Dataset entries:

--- src/hdl/vpu_back.sv ---
module vpu_back #(
   parameter int W  = vpu_pkg::COMP_WIDTH_DEF,
   parameter int QW = W + 2
) (
   input  logic          clock,
   input  logic          reset,
   input  logic          en,
   input  logic          v_i,
   input  logic [QW-1:0] q_i [4],
   input  logic [3:0]    neg_i,
   input  logic          zero_i,
   output logic          v_o,
   output logic [W-1:0]  val_o [4],
   output logic          zero_o,
   output logic          sat_o
);
   logic         v_ff;
   logic [W-1:0] val_ff [4];
   logic [W-1:0] val_in [4];
   logic         zero_ff, sat_ff, sat_in;

   always_comb begin
      logic [QW-1:0] lim, mag;
      sat_in = 1'b0;
      for (int c = 0; c < 4; c++) begin
         lim = neg_i[c] ? (QW'(1) << (W - 1)) : ((QW'(1) << (W - 1)) - QW'(1));
         mag = q_i[c];
         if (mag > lim) begin
            mag    = lim;
            sat_in = 1'b1;
         end
         val_in[c] = neg_i[c] ? W'(-mag[W-1:0]) : mag[W-1:0];
         if (zero_i) begin
            val_in[c] = '0;
         end
      end
      if (zero_i) begin
         sat_in = 1'b0;
      end
   end

   always_ff @(posedge clock) begin
      if (reset) begin
         v_ff <= 1'b0;
      end else if (en) begin
         v_ff <= v_i;
      end
   end

   always_ff @(posedge clock) begin
      if (en) begin
         val_ff  <= val_in;
         zero_ff <= zero_i;
         sat_ff  <= sat_in;
      end
   end

   assign v_o    = v_ff;
   assign val_o  = val_ff;
   assign zero_o = zero_ff;
   assign sat_o  = sat_ff;
endmodule

--- config.mk ---
export PLATFORM = sky130hd
export DESIGN_NAME = vpu_back
export DESIGN_NICKNAME = d
export VERILOG_FILES = /design/src/hdl/vpu_pkg.sv /design/src/hdl/vpu_back.sv
export SDC_FILE = /design/constraint.sdc
export NUM_CORES = 1
export LEC_CHECK = 0
export ABC_AREA = 0
export BUFFER_PORTS_ARGS = -buffer_cell sky130_fd_sc_hd__buf_2
export CAP_MARGIN = 20
export CORE_UTILIZATION = 55
export CTS_CLUSTER_SIZE = 20
export DETAILED_ROUTE_END_ITERATION = 7
export PLACE_DENSITY = 0.8
export SLEW_MARGIN = 30
export SYNTH_ARGS = -nofsm -noshare
export SYNTH_HDL_FRONTEND = slang
export SYNTH_SLANG_ARGS = --single-unit
--- constraint.sdc ---
create_clock -name clock -period 11.6 [get_ports clock]
set_input_delay 2.32 -clock clock [delete_from_list [all_inputs] [get_ports clock]]
set_output_delay 2.32 -clock clock [all_outputs]
set_load 0.05 [all_outputs]
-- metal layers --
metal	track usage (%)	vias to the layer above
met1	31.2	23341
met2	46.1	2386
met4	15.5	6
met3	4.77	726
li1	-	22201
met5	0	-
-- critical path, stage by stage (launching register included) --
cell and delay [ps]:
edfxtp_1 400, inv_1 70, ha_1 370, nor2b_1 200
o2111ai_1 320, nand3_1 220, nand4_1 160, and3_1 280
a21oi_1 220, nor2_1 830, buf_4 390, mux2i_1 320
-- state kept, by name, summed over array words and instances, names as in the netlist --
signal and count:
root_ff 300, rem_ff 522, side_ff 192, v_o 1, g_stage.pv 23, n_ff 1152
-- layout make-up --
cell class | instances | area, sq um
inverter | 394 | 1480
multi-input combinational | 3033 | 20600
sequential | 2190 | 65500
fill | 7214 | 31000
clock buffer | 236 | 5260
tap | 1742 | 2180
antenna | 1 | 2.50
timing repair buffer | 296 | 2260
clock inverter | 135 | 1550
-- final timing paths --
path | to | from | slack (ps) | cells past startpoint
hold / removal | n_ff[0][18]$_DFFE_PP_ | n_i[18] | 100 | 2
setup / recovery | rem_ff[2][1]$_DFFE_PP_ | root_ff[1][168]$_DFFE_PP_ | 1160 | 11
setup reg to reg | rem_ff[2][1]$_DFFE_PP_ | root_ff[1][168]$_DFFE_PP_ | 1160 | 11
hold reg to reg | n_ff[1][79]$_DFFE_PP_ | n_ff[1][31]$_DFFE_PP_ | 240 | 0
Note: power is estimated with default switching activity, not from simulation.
File: config.mk
export PLATFORM = sky130hd
export DESIGN_NAME = irq_redirection_router_top
export DESIGN_NICKNAME = d
export VERILOG_FILES = /design/src/rtl/irp_pkg.sv /design/src/rtl/irp_front.sv /design/src/rtl/irp_queue.sv /design/src/rtl/irp_back.sv /design/src/rtl/irq_redirection_router_top.sv
export VERILOG_INCLUDE_DIRS = /design/src /design/src/rtl
export SDC_FILE = /design/constraint.sdc
export NUM_CORES = 1
export LEC_CHECK = 0
export BUFFER_PORTS_ARGS = -buffer_cell sky130_fd_sc_hd__buf_2
export CORE_ASPECT_RATIO = 1.25
export CORE_UTILIZATION = 65
export DETAILED_ROUTE_END_ITERATION = 8
export GPL_TIMING_DRIVEN = 0
export PLACE_DENSITY = 0.82
export SYNTH_ARGS = -nofsm -noshare
export SYNTH_HDL_FRONTEND = slang
export SYNTH_SLANG_ARGS = --single-unit
File: constraint.sdc
create_clock -name clk -period 10 [get_ports clk]
set_input_delay 0.5 -clock clk [delete_from_list [all_inputs] [get_ports clk]]
set_output_delay 0.5 -clock clk [all_outputs]
set_load 0.05 [all_outputs]
File: src/rtl/irq_redirection_router_top_defines.svh
// assertion macros shared by the irq redirection router rtl
// no dependencies; pulled in by the files that carry assertions
`ifndef IRQ_REDIRECTION_ROUTER_TOP_DEFINES_SVH
`define IRQ_REDIRECTION_ROUTER_TOP_DEFINES_SVH

// condition must never hold out of reset
`define IRP_ASSERT_NEVER(label, clk, rst_n, cond, msg) \
  label: assert property (@(posedge clk) disable iff (!rst_n) !(cond)) else $error(msg);

// same-cycle implication
`define IRP_ASSERT_IMPLY(label, clk, rst_n, ante, cons, msg) \
  label: assert property (@(posedge clk) disable iff (!rst_n) (ante) |-> (cons)) else $error(msg);

// next-cycle implication
`define IRP_ASSERT_NEXT(label, clk, rst_n, ante, cons, msg) \
  label: assert property (@(posedge clk) disable iff (!rst_n) (ante) |=> (cons)) else $error(msg);

`endif

File: src/rtl/irp_pkg.sv
// types, codes and helpers for the irq redirection router
// no dependencies; used by every module of the block
package irp_pkg;

  localparam logic [2:0] OP_LOAD     = 3'd0;
  localparam logic [2:0] OP_CONFIG   = 3'd1;
  localparam logic [2:0] OP_MASK     = 3'd2;
  localparam logic [2:0] OP_UNMASK   = 3'd3;
  localparam logic [2:0] OP_MASK_ALL = 3'd4;

  localparam logic [1:0] ST_OK   = 2'd0;
  localparam logic [1:0] ST_DROP = 2'd1;
  localparam logic [1:0] ST_OOR  = 2'd2;

  localparam int CFG_IDX_W  = 1;
  localparam int CFG_DATA_W = 32;
  localparam logic [CFG_IDX_W-1:0] CFG_BASE_GSI = 1'b0;
  localparam logic [CFG_IDX_W-1:0] CFG_DEST_ID  = 1'b1;

  localparam int DEF_OVERRIDE_SLOTS = 16;
  localparam int DEF_REDIR_ENTRIES  = 24;
  localparam int QUEUE_DEPTH        = 2;

  localparam int MASK_BIT   = 16;
  localparam int LEVEL_BIT  = 15;
  localparam int LOW_BIT    = 13;
  localparam int DEST_SHIFT = 56;
  localparam logic [7:0] VEC_BASE = 8'd32;

  typedef struct packed {
    logic [2:0]  op;
    logic [7:0]  irq_number;
    logic [31:0] override_gsi;
    logic [15:0] override_flags;
    logic        restart_list;
  } in_item_t;

  typedef struct packed {
    logic [1:0]  status;
    logic [7:0]  table_index;
    logic [63:0] entry_value;
  } out_item_t;

  typedef struct packed {
    logic [7:0]  src;
    logic [31:0] gsi;
    logic [3:0]  flags;
  } ovr_slot_t;

  // classified request handed from front to back
  typedef struct packed {
    logic [2:0] op;
    logic [7:0] irq;
    logic [7:0] tindex;
    logic       oor;
    logic [3:0] flags;
    logic [1:0] status;
  } cmd_t;

  function automatic logic [63:0] make_entry(input logic [7:0] irq,
                                             input logic [3:0] flags,
                                             input logic [7:0] dest);
    logic [63:0] e;
    e = '0;
    e[7:0] = irq + VEC_BASE;
    e[LOW_BIT] = (flags[1:0] == 2'b11);
    e[LEVEL_BIT] = (flags[3:2] == 2'b11);
    e[MASK_BIT] = 1'b1;
    e[DEST_SHIFT +: 8] = dest;
    return e;
  endfunction

endpackage

File: src/rtl/irp_front.sv
// front end: accepts requests, keeps the override table, resolves the entry index
// depends on irp_pkg and the assertion macro header
`include "irq_redirection_router_top_defines.svh"

module irp_front #(
  parameter int OVERRIDE_SLOTS = irp_pkg::DEF_OVERRIDE_SLOTS,
  parameter int REDIR_ENTRIES  = irp_pkg::DEF_REDIR_ENTRIES
) (
  input  logic              clk,
  input  logic              rst_n,
  input  logic              in_valid,
  output logic              in_stall,
  input  irp_pkg::in_item_t in_data,
  input  logic [31:0]       base_gsi,
  output logic              q_push,
  output irp_pkg::cmd_t     q_data,
  input  logic              q_full
);

  localparam int SLOT_W = (OVERRIDE_SLOTS > 1) ? $clog2(OVERRIDE_SLOTS) : 1;
  localparam int CNT_W  = $clog2(OVERRIDE_SLOTS + 1);

  localparam logic [1:0] FS_IDLE = 2'd0;
  localparam logic [1:0] FS_SCAN = 2'd1;
  localparam logic [1:0] FS_PUSH = 2'd2;

  logic [1:0]         state_r, state_nxt;
  logic [CNT_W-1:0]   used_r, used_nxt;
  logic [CNT_W-1:0]   scan_r, scan_nxt;
  logic               pend_r, pend_nxt;
  irp_pkg::in_item_t  item_r;
  irp_pkg::cmd_t      cmd_r, cmd_nxt;
  logic               cmd_load;
  irp_pkg::ovr_slot_t ovr_mem [OVERRIDE_SLOTS];
  irp_pkg::ovr_slot_t rd_data_r;

  logic             in_acc;
  logic [CNT_W-1:0] used_base;
  logic             load_fits;
  logic             hit, miss, rd_issue;
  logic [31:0]      idx32;

  assign in_acc    = in_valid && (state_r == FS_IDLE);
  assign in_stall  = (state_r != FS_IDLE);
  assign used_base = in_data.restart_list ? '0 : used_r;
  assign load_fits = (used_base < CNT_W'(OVERRIDE_SLOTS));

  // one slot read per cycle, compared the cycle after
  assign hit      = (state_r == FS_SCAN) && pend_r && (rd_data_r.src == item_r.irq_number);
  assign rd_issue = (state_r == FS_SCAN) && !hit && (scan_r < used_r);
  assign miss     = (state_r == FS_SCAN) && !pend_r && !(scan_r < used_r);

  // without an override the index is just the irq number
  assign idx32 = hit ? (rd_data_r.gsi - base_gsi) : {24'd0, item_r.irq_number};

  always_ff @(posedge clk) begin
    if (in_acc && (in_data.op == irp_pkg::OP_LOAD) && load_fits) begin
      ovr_mem[used_base[SLOT_W-1:0]] <= '{src:   in_data.irq_number,
                                          gsi:   in_data.override_gsi,
                                          flags: in_data.override_flags[3:0]};
    end
    if (rd_issue) begin
      rd_data_r <= ovr_mem[scan_r[SLOT_W-1:0]];
    end
  end

  always_comb begin
    state_nxt = state_r;
    used_nxt  = used_r;
    scan_nxt  = scan_r;
    pend_nxt  = pend_r;
    cmd_nxt   = cmd_r;
    cmd_load  = 1'b0;
    unique case (state_r)
      FS_IDLE: begin
        if (in_acc) begin
          scan_nxt       = '0;
          pend_nxt       = 1'b0;
          cmd_load       = 1'b1;
          cmd_nxt.op     = in_data.op;
          cmd_nxt.irq    = in_data.irq_number;
          cmd_nxt.tindex = '0;
          cmd_nxt.oor    = 1'b0;
          cmd_nxt.flags  = '0;
          cmd_nxt.status = irp_pkg::ST_OK;
          unique case (in_data.op) inside
            irp_pkg::OP_LOAD: begin
              state_nxt = FS_PUSH;
              if (load_fits) begin
                used_nxt = CNT_W'(used_base + 1'b1);
              end else begin
                used_nxt       = used_base;
                cmd_nxt.status = irp_pkg::ST_DROP;
              end
            end
            irp_pkg::OP_CONFIG, irp_pkg::OP_MASK, irp_pkg::OP_UNMASK: begin
              state_nxt = FS_SCAN;
            end
            default: begin
              state_nxt = FS_PUSH;
            end
          endcase
        end
      end
      FS_SCAN: begin
        if (hit || miss) begin
          cmd_load       = 1'b1;
          cmd_nxt.tindex = idx32[7:0];
          cmd_nxt.oor    = (idx32 >= 32'(REDIR_ENTRIES));
          cmd_nxt.flags  = hit ? rd_data_r.flags : 4'd0;
          state_nxt      = FS_PUSH;
        end else if (rd_issue) begin
          scan_nxt = CNT_W'(scan_r + 1'b1);
          pend_nxt = 1'b1;
        end else begin
          pend_nxt = 1'b0;
        end
      end
      FS_PUSH: begin
        if (!q_full) begin
          state_nxt = FS_IDLE;
        end
      end
      default: begin
        state_nxt = FS_IDLE;
      end
    endcase
  end

  always_ff @(posedge clk) begin
    if (!rst_n) begin
      state_r <= FS_IDLE;
      used_r  <= '0;
      scan_r  <= '0;
      pend_r  <= 1'b0;
    end else begin
      state_r <= state_nxt;
      used_r  <= used_nxt;
      scan_r  <= scan_nxt;
      pend_r  <= pend_nxt;
    end
  end

  always_ff @(posedge clk) begin
    if (in_acc) begin
      item_r <= in_data;
    end
    if (cmd_load) begin
      cmd_r <= cmd_nxt;
    end
  end

  assign q_push = (state_r == FS_PUSH) && !q_full;
  assign q_data = cmd_r;

  `IRP_ASSERT_NEVER(a_used_bound, clk, rst_n, used_r > CNT_W'(OVERRIDE_SLOTS), "override count past slot count")
  `IRP_ASSERT_NEXT(a_restart_one, clk, rst_n, in_acc && (in_data.op == irp_pkg::OP_LOAD) && in_data.restart_list, used_r == CNT_W'(1), "restart load did not leave one override")

endmodule

File: src/rtl/irp_queue.sv
// short request queue between front and back
// depends on irp_pkg and the assertion macro header
`include "irq_redirection_router_top_defines.svh"

module irp_queue (
  input  logic          clk,
  input  logic          rst_n,
  input  logic          push,
  input  irp_pkg::cmd_t push_data,
  output logic          full,
  input  logic          pop,
  output irp_pkg::cmd_t pop_data,
  output logic          empty
);

  localparam int QP_W = (irp_pkg::QUEUE_DEPTH > 1) ? $clog2(irp_pkg::QUEUE_DEPTH) : 1;
  localparam int QC_W = $clog2(irp_pkg::QUEUE_DEPTH + 1);

  irp_pkg::cmd_t   q_mem [irp_pkg::QUEUE_DEPTH];
  logic [QP_W-1:0] wr_ptr_r, rd_ptr_r;
  logic [QC_W-1:0] cnt_r;

  assign full     = (cnt_r == QC_W'(irp_pkg::QUEUE_DEPTH));
  assign empty    = (cnt_r == '0);
  assign pop_data = q_mem[rd_ptr_r];

  function automatic logic [QP_W-1:0] ptr_inc(input logic [QP_W-1:0] p);
    return (p == QP_W'(irp_pkg::QUEUE_DEPTH - 1)) ? '0 : QP_W'(p + 1'b1);
  endfunction

  always_ff @(posedge clk) begin
    if (push) begin
      q_mem[wr_ptr_r] <= push_data;
    end
  end

  always_ff @(posedge clk) begin
    if (!rst_n) begin
      wr_ptr_r <= '0;
      rd_ptr_r <= '0;
      cnt_r    <= '0;
    end else begin
      if (push) begin
        wr_ptr_r <= ptr_inc(wr_ptr_r);
      end
      if (pop) begin
        rd_ptr_r <= ptr_inc(rd_ptr_r);
      end
      if (push && !pop) begin
        cnt_r <= QC_W'(cnt_r + 1'b1);
      end else if (pop && !push) begin
        cnt_r <= QC_W'(cnt_r - 1'b1);
      end
    end
  end

  `IRP_ASSERT_IMPLY(a_no_overflow, clk, rst_n, push, !full, "push into full queue")
  `IRP_ASSERT_IMPLY(a_no_underflow, clk, rst_n, pop, !empty, "pop from empty queue")

endmodule

File: src/rtl/irp_back.sv
// back end: redirection table updates and the result register
// depends on irp_pkg and the assertion macro header
`include "irq_redirection_router_top_defines.svh"

module irp_back #(
  parameter int REDIR_ENTRIES = irp_pkg::DEF_REDIR_ENTRIES
) (
  input  logic               clk,
  input  logic               rst_n,
  input  logic               q_empty,
  output logic               q_pop,
  input  irp_pkg::cmd_t      q_data,
  input  logic [7:0]         dest_id,
  output logic               out_valid,
  input  logic               out_stall,
  output irp_pkg::out_item_t out_data
);

  localparam int IDX_W = (REDIR_ENTRIES > 1) ? $clog2(REDIR_ENTRIES) : 1;

  localparam logic BS_IDLE = 1'b0;
  localparam logic BS_READ = 1'b1;

  logic                     state_r, state_nxt;
  logic [REDIR_ENTRIES-1:0] vld_r;
  logic [REDIR_ENTRIES-1:0] mask_r;
  logic                     out_valid_r;
  irp_pkg::out_item_t       out_data_r;
  irp_pkg::cmd_t            cmd_r;
  logic [63:0]              entry_mem [REDIR_ENTRIES];
  logic [63:0]              rd_data_r;
  logic                     rd_vld_r, rd_mask_r;

  logic               out_free, start;
  logic               produce, go_read, cfg_wr, mask_set, clr_mask, mask_all;
  irp_pkg::out_item_t res;
  logic [63:0]        new_entry, base_entry;
  logic [IDX_W-1:0]   idx, ridx;

  assign out_free  = !out_valid_r || !out_stall;
  assign start     = (state_r == BS_IDLE) && !q_empty && out_free;
  assign q_pop     = start;
  assign idx       = q_data.tindex[IDX_W-1:0];
  assign ridx      = cmd_r.tindex[IDX_W-1:0];
  assign new_entry = irp_pkg::make_entry(q_data.irq, q_data.flags, dest_id);

  // never-written entries read as their reset value; mask bit lives in flops
  always_comb begin
    base_entry = rd_vld_r ? rd_data_r : 64'd0;
    base_entry[irp_pkg::MASK_BIT] = rd_mask_r;
  end

  always_comb begin
    state_nxt = state_r;
    produce   = 1'b0;
    go_read   = 1'b0;
    cfg_wr    = 1'b0;
    mask_set  = 1'b0;
    clr_mask  = 1'b0;
    mask_all  = 1'b0;
    res       = '0;
    unique case (state_r)
      BS_IDLE: begin
        if (start) begin
          case (q_data.op) inside
            irp_pkg::OP_LOAD: begin
              produce    = 1'b1;
              res.status = q_data.status;
            end
            irp_pkg::OP_CONFIG, irp_pkg::OP_MASK, irp_pkg::OP_UNMASK: begin
              if (q_data.oor) begin
                produce         = 1'b1;
                res.status      = irp_pkg::ST_OOR;
                res.table_index = q_data.tindex;
              end else if (q_data.op == irp_pkg::OP_CONFIG) begin
                produce         = 1'b1;
                cfg_wr          = 1'b1;
                res.status      = irp_pkg::ST_OK;
                res.table_index = q_data.tindex;
                res.entry_value = new_entry;
              end else begin
                go_read   = 1'b1;
                state_nxt = BS_READ;
              end
            end
            irp_pkg::OP_MASK_ALL: begin
              produce  = 1'b1;
              mask_all = 1'b1;
            end
            default: begin
              produce = 1'b1;
            end
          endcase
        end
      end
      BS_READ: begin
        produce         = 1'b1;
        res.status      = irp_pkg::ST_OK;
        res.table_index = cmd_r.tindex;
        res.entry_value = base_entry;
        if (cmd_r.op == irp_pkg::OP_MASK) begin
          res.entry_value[irp_pkg::MASK_BIT] = 1'b1;
          mask_set = 1'b1;
        end else begin
          res.entry_value[irp_pkg::MASK_BIT] = 1'b0;
          clr_mask = 1'b1;
        end
        state_nxt = BS_IDLE;
      end
      default: begin
        state_nxt = BS_IDLE;
      end
    endcase
  end

  always_ff @(posedge clk) begin
    if (cfg_wr) begin
      entry_mem[idx] <= new_entry;
    end
    if (go_read) begin
      rd_data_r <= entry_mem[idx];
      rd_vld_r  <= vld_r[idx];
      rd_mask_r <= mask_r[idx];
      cmd_r     <= q_data;
    end
    if (produce) begin
      out_data_r <= res;
    end
  end

  always_ff @(posedge clk) begin
    if (!rst_n) begin
      state_r     <= BS_IDLE;
      vld_r       <= '0;
      mask_r      <= '1;
      out_valid_r <= 1'b0;
    end else begin
      state_r <= state_nxt;
      if (mask_all) begin
        mask_r <= '1;
      end
      if (cfg_wr) begin
        vld_r[idx]  <= 1'b1;
        mask_r[idx] <= 1'b1;
      end
      if (mask_set) begin
        mask_r[ridx] <= 1'b1;
      end
      if (clr_mask) begin
        mask_r[ridx] <= 1'b0;
      end
      if (produce) begin
        out_valid_r <= 1'b1;
      end else if (!out_stall) begin
        out_valid_r <= 1'b0;
      end
    end
  end

  assign out_valid = out_valid_r;
  assign out_data  = out_data_r;

  `IRP_ASSERT_IMPLY(a_read_slot_free, clk, rst_n, state_r == BS_READ, !out_valid_r, "result register busy during entry read")

endmodule

File: src/rtl/irq_redirection_router_top.sv
// top level of the irq redirection router: config registers, front, queue, back
// depends on irp_pkg, irp_front, irp_queue and irp_back
//
// Usage: requests enter on in_valid/in_stall/in_data, one result leaves per
// request on out_valid/out_stall/out_data; a transfer happens on a clock edge
// with valid high and stall low. The base gsi and the destination id are written
// through cfg_we/cfg_index/cfg_wdata while the block is idle.
// Loads, mask-all and unknown ops skip the override scan. Configure, mask and
// unmask scan the override table one slot per cycle, stopping at the first
// match or after the last override loaded; mask and unmask then add an entry
// read in the back. The front takes a new request once the previous one is
// queued; the back drains the two-entry queue independently.
// Reset: overrides are emptied, every redirection entry reads as masked with
// all other bits zero, both config registers clear. No clearing pass.
// Stall: a result waits in the output register while out_stall is high; the
// queue fills, then the front holds in_stall high.
module irq_redirection_router_top #(
  parameter int OVERRIDE_SLOTS = irp_pkg::DEF_OVERRIDE_SLOTS,
  parameter int REDIR_ENTRIES  = irp_pkg::DEF_REDIR_ENTRIES
) (
  input  logic                             clk,
  input  logic                             rst_n,
  input  logic                             in_valid,
  output logic                             in_stall,
  input  irp_pkg::in_item_t                in_data,
  output logic                             out_valid,
  input  logic                             out_stall,
  output irp_pkg::out_item_t               out_data,
  input  logic                             cfg_we,
  input  logic [irp_pkg::CFG_IDX_W-1:0]    cfg_index,
  input  logic [irp_pkg::CFG_DATA_W-1:0]   cfg_wdata
);

  logic [31:0]   base_gsi_r;
  logic [7:0]    dest_id_r;
  logic          q_push, q_full, q_pop, q_empty;
  irp_pkg::cmd_t q_wdata, q_rdata;

  always_ff @(posedge clk) begin
    if (!rst_n) begin
      base_gsi_r <= '0;
      dest_id_r  <= '0;
    end else if (cfg_we) begin
      unique case (cfg_index)
        irp_pkg::CFG_BASE_GSI: base_gsi_r <= cfg_wdata[31:0];
        irp_pkg::CFG_DEST_ID:  dest_id_r  <= cfg_wdata[7:0];
        default: ;
      endcase
    end
  end

  irp_front #(
    .OVERRIDE_SLOTS (OVERRIDE_SLOTS),
    .REDIR_ENTRIES  (REDIR_ENTRIES)
  ) u_front (
    .clk      (clk),
    .rst_n    (rst_n),
    .in_valid (in_valid),
    .in_stall (in_stall),
    .in_data  (in_data),
    .base_gsi (base_gsi_r),
    .q_push   (q_push),
    .q_data   (q_wdata),
    .q_full   (q_full)
  );

  irp_queue u_queue (
    .clk       (clk),
    .rst_n     (rst_n),
    .push      (q_push),
    .push_data (q_wdata),
    .full      (q_full),
    .pop       (q_pop),
    .pop_data  (q_rdata),
    .empty     (q_empty)
  );

  irp_back #(
    .REDIR_ENTRIES (REDIR_ENTRIES)
  ) u_back (
    .clk       (clk),
    .rst_n     (rst_n),
    .q_empty   (q_empty),
    .q_pop     (q_pop),
    .q_data    (q_rdata),
    .dest_id   (dest_id_r),
    .out_valid (out_valid),
    .out_stall (out_stall),
    .out_data  (out_data)
  );

endmodule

# Instructions for the task
How many of the lines in the records include the word "high"? Only the number should be given.

# Solution to this exercise
3